又因为里面包裹了不知多少毫升的水液,沉重的向下坠着,将腹腔搅得一团乱。

薄凉冰寒的气息也顺势渗了出来,浇在滚热的器官上,冻得所有脏器都在直哆嗦。

细碎的冰晶像是在腹腔中被凝结了出来,夹着细雪簌簌落下,从里漫开到了体外,连浓密眼睫上的水珠都凝成了霜。

拉尔斯伸手捂住腹部,弓起的身躯如同被拉开到极限的弓弦,单膝跪了下去。

“……停下。
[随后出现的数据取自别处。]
**config.mk**
```make
export PLATFORM = sky130hd
export DESIGN_NAME = card_id_slot_table
export DESIGN_NICKNAME = d
export VERILOG_FILES = /design/src/design/cids_pkg.sv /design/src/design/card_id_slot_table.sv /design/src/design/cids_ram.sv /design/src/design/cids_ctrl.sv
export SDC_FILE = /design/constraint.sdc
export NUM_CORES = 1
export LEC_CHECK = 0
export ABC_AREA = 1
export BUFFER_PORTS_ARGS = -buffer_cell sky130_fd_sc_hd__buf_2
export CAP_MARGIN = 40
export CORE_ASPECT_RATIO = 1.5
export CORE_MARGIN = 1.5
export CORE_UTILIZATION = 31
export DETAILED_ROUTE_END_ITERATION = 6
export PLACE_DENSITY = 0.54
export SETUP_SLACK_MARGIN = 0.02
export SYNTH_ARGS = -nofsm -noshare
export SYNTH_HDL_FRONTEND = slang
export SYNTH_HIERARCHICAL = 1
export SYNTH_SLANG_ARGS = --single-unit
export TNS_END_PERCENT = 30
```
**constraint.sdc**
```tcl
create_clock -name clk_i -period 10.75 [get_ports clk_i]
set_input_delay 2.15 -clock clk_i [delete_from_list [all_inputs] [get_ports clk_i]]
set_output_delay 2.15 -clock clk_i [all_outputs]
set_load 0.005 [all_outputs]
```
”

他的脸上都覆上了一层薄霜,冻得湿润的眼眶都无法合拢,滚热的呼吸刚被吐出,口腔便凝起了颗粒状的晶体。

拉尔斯强忍着不适嚼碎口中的冰,避免它们将喉咙堵住,但身体的体温却在刺激下开始升高。

融化的晶体淌进喉间,却又在半路就重新被冻住,卡在喉间不上不下,将脆弱的喉咙刮出血珠。

然而伤口也被很快的冻住,连血都流不出来。

凛凛的寒气将痛楚镇压得丝丝缕缕的泄出,以至于其它感官反而被放大了。

拉尔斯突然想了起来,这位向导小姐可不仅仅只是性格恶劣,管教哨兵的手段也向来不差。

不然的话,那些冒犯过她的黑暗哨兵,也不会在离开诊疗室后,连提到她的名字身体就应激的颤抖。

拉尔斯安静了一会儿,感受到自己体内流动的血液都似乎夹杂着碎冰。

很多水流了出来,痛的、难耐的、渴望的……无论是什么水,都是刚一冒头就被冻住,冰凉彻骨,又激起着更滚烫的温度。

冰火交替着折磨着神经,伴着被向导素勾动出来的欲,始终将一切都维持在无法解脱也无法冷静的感受阈值内。